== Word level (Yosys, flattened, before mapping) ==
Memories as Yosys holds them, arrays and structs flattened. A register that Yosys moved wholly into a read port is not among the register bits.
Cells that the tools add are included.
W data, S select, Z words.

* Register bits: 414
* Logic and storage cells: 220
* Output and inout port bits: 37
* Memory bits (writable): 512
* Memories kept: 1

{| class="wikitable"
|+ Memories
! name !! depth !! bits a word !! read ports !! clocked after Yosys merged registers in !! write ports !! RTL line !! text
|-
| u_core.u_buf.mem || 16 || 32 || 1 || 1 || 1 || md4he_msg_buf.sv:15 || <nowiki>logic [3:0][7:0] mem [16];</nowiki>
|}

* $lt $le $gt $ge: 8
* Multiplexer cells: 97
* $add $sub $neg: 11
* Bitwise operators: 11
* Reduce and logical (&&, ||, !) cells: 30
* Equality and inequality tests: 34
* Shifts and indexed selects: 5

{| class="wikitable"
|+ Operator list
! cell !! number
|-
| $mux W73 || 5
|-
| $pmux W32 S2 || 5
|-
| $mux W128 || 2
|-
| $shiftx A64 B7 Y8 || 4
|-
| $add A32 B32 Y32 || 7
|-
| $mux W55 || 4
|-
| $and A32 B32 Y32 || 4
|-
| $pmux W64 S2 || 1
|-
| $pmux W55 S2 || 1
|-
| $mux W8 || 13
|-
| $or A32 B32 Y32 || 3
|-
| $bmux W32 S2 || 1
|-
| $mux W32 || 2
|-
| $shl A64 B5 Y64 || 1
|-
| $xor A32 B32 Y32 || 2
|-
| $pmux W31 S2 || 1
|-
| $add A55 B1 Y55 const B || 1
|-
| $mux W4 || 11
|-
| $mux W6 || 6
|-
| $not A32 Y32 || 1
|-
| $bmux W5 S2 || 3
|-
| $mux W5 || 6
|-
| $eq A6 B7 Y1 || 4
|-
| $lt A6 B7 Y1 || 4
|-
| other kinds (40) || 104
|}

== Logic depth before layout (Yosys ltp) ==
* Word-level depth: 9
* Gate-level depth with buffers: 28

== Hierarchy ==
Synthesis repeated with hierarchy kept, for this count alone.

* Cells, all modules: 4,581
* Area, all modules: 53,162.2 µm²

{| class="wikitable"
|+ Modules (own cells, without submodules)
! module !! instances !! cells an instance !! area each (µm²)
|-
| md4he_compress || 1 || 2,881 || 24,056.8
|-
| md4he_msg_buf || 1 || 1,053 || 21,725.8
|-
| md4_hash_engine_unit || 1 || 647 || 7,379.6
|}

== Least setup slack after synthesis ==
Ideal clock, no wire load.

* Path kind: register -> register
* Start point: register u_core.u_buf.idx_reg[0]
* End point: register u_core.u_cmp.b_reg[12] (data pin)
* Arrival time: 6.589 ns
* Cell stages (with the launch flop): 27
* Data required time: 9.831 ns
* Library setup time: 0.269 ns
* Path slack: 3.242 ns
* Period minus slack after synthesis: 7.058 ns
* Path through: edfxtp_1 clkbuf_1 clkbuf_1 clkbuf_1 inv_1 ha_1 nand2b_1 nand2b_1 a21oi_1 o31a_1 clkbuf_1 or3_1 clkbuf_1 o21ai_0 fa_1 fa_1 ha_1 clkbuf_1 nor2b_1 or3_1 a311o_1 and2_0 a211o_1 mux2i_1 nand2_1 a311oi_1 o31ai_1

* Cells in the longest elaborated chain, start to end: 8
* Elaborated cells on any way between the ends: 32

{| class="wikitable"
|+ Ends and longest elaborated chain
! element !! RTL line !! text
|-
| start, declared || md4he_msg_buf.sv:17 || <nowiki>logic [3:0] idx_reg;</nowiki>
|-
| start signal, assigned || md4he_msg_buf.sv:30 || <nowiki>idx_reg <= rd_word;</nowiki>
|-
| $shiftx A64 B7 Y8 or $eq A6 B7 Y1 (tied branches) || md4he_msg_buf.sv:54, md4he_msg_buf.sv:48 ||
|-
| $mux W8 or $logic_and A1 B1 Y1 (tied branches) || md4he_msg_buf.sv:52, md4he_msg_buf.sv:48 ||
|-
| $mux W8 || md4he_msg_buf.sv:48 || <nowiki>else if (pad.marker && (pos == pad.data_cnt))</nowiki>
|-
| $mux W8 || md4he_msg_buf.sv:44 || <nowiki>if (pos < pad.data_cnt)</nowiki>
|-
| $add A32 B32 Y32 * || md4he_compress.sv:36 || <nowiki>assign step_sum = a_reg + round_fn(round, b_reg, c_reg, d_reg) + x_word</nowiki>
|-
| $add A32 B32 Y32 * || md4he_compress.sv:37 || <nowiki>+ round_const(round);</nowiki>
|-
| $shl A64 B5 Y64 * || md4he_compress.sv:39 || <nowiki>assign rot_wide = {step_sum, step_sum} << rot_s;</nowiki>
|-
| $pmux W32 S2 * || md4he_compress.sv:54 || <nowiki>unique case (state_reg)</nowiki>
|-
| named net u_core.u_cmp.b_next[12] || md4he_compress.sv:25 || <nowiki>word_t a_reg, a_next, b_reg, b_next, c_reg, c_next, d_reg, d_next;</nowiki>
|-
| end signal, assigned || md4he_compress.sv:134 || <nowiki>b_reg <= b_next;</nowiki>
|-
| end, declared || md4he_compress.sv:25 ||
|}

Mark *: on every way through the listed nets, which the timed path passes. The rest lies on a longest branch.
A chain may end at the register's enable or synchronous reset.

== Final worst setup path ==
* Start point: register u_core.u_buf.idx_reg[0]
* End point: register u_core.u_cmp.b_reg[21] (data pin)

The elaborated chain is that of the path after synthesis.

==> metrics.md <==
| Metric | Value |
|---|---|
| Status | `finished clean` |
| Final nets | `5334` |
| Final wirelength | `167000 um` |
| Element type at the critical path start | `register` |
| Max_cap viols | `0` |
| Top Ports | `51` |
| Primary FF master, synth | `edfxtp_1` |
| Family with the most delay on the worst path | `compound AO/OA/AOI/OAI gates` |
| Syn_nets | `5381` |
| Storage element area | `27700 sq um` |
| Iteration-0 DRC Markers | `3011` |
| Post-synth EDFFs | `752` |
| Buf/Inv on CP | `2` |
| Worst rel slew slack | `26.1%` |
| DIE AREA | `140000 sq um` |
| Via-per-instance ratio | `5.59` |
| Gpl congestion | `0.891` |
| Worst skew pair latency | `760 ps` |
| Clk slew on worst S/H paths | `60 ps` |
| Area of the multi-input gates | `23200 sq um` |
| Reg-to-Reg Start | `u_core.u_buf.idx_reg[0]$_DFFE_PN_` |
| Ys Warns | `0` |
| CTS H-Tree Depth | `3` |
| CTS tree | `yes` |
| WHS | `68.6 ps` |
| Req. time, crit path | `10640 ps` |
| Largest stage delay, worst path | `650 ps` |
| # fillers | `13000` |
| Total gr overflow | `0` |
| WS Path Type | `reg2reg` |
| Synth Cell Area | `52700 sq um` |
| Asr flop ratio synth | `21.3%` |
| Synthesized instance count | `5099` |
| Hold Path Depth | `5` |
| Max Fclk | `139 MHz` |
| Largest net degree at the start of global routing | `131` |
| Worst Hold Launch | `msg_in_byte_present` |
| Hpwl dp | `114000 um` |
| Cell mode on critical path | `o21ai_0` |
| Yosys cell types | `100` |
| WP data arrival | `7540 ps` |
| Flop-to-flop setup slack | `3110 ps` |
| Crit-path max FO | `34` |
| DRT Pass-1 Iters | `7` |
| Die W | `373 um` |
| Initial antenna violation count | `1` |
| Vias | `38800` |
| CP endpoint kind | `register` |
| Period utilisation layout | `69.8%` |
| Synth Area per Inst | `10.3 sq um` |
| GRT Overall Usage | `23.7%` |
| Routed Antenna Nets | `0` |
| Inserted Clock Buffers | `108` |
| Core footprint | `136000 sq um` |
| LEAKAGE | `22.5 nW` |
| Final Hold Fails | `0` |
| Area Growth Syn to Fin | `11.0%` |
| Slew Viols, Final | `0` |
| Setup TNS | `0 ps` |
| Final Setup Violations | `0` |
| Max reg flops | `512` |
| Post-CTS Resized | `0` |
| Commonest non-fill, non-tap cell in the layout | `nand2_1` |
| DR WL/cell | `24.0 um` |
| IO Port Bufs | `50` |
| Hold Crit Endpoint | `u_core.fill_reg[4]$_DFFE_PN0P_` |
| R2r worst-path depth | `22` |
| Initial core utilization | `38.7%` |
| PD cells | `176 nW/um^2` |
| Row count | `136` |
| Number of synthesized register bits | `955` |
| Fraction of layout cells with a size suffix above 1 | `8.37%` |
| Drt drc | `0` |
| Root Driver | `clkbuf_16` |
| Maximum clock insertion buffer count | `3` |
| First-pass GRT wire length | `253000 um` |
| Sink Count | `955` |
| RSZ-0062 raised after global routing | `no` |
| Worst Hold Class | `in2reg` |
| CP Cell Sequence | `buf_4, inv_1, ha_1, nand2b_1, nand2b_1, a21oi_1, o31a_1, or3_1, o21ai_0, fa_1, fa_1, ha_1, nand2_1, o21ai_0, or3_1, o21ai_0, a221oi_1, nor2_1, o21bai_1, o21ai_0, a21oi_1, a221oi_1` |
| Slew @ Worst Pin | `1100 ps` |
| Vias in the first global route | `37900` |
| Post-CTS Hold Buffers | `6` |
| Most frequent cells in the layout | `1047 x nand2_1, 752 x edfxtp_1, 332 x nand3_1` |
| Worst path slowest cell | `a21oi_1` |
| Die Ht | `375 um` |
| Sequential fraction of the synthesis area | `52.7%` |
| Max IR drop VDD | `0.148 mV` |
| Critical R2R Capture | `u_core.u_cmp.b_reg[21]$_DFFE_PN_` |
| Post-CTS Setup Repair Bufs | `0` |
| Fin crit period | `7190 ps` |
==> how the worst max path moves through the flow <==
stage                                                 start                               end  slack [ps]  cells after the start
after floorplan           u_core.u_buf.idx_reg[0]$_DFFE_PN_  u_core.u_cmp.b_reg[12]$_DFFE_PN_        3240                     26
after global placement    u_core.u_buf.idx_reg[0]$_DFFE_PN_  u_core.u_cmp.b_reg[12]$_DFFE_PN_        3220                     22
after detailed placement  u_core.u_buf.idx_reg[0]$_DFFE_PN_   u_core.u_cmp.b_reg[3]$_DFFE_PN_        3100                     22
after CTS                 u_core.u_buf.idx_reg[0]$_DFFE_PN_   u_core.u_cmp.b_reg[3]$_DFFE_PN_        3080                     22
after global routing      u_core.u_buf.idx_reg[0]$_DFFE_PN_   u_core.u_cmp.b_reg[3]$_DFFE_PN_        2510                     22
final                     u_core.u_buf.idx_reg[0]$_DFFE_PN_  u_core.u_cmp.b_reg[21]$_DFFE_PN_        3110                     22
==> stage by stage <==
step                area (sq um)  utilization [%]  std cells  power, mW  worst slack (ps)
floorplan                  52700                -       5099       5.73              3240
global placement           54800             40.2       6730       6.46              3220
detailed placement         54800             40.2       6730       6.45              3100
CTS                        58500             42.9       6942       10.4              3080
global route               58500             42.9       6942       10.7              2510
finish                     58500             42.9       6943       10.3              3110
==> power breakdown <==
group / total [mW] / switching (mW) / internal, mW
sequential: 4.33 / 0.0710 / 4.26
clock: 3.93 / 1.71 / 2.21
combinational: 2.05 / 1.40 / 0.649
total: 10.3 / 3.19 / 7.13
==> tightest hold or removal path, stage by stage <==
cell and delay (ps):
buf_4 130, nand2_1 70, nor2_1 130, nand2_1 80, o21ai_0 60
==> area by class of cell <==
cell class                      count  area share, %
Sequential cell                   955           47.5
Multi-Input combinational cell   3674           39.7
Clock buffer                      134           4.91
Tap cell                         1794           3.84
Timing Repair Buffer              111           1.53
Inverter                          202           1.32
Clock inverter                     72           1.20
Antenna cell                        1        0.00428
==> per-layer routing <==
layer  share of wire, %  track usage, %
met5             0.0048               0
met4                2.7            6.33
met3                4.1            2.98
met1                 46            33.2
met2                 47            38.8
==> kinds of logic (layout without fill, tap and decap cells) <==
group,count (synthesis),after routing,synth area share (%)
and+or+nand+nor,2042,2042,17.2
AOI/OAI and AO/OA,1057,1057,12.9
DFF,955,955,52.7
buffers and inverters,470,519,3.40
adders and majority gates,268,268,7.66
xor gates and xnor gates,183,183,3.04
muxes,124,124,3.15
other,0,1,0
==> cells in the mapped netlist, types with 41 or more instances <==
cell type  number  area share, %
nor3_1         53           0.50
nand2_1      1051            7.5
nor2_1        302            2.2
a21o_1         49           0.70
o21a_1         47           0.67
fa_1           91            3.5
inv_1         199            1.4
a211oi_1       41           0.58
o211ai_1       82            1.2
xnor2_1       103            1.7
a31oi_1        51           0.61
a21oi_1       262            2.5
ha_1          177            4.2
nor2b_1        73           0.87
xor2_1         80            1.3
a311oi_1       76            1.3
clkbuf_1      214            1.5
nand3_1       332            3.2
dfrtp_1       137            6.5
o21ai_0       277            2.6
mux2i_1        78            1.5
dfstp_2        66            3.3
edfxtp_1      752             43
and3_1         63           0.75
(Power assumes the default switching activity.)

What you are asked to do ▸ Go to the line in the material above that contains "Worst Hold Launch" and copy exactly from there through the line that contains "Slew @ Worst", stopping after it.

Task response ▸
| Worst Hold Launch | `msg_in_byte_present` |
| Hpwl dp | `114000 um` |
| Cell mode on critical path | `o21ai_0` |
| Yosys cell types | `100` |
| WP data arrival | `7540 ps` |
| Flop-to-flop setup slack | `3110 ps` |
| Crit-path max FO | `34` |
| DRT Pass-1 Iters | `7` |
| Die W | `373 um` |
| Initial antenna violation count | `1` |
| Vias | `38800` |
| CP endpoint kind | `register` |
| Period utilisation layout | `69.8%` |
| Synth Area per Inst | `10.3 sq um` |
| GRT Overall Usage | `23.7%` |
| Routed Antenna Nets | `0` |
| Inserted Clock Buffers | `108` |
| Core footprint | `136000 sq um` |
| LEAKAGE | `22.5 nW` |
| Final Hold Fails | `0` |
| Area Growth Syn to Fin | `11.0%` |
| Slew Viols, Final | `0` |
| Setup TNS | `0 ps` |
| Final Setup Violations | `0` |
| Max reg flops | `512` |
| Post-CTS Resized | `0` |
| Commonest non-fill, non-tap cell in the layout | `nand2_1` |
| DR WL/cell | `24.0 um` |
| IO Port Bufs | `50` |
| Hold Crit Endpoint | `u_core.fill_reg[4]$_DFFE_PN0P_` |
| R2r worst-path depth | `22` |
| Initial core utilization | `38.7%` |
| PD cells | `176 nW/um^2` |
| Row count | `136` |
| Number of synthesized register bits | `955` |
| Fraction of layout cells with a size suffix above 1 | `8.37%` |
| Drt drc | `0` |
| Root Driver | `clkbuf_16` |
| Maximum clock insertion buffer count | `3` |
| First-pass GRT wire length | `253000 um` |
| Sink Count | `955` |
| RSZ-0062 raised after global routing | `no` |
| Worst Hold Class | `in2reg` |
| CP Cell Sequence | `buf_4, inv_1, ha_1, nand2b_1, nand2b_1, a21oi_1, o31a_1, or3_1, o21ai_0, fa_1, fa_1, ha_1, nand2_1, o21ai_0, or3_1, o21ai_0, a221oi_1, nor2_1, o21bai_1, o21ai_0, a21oi_1, a221oi_1` |
| Slew @ Worst Pin | `1100 ps` |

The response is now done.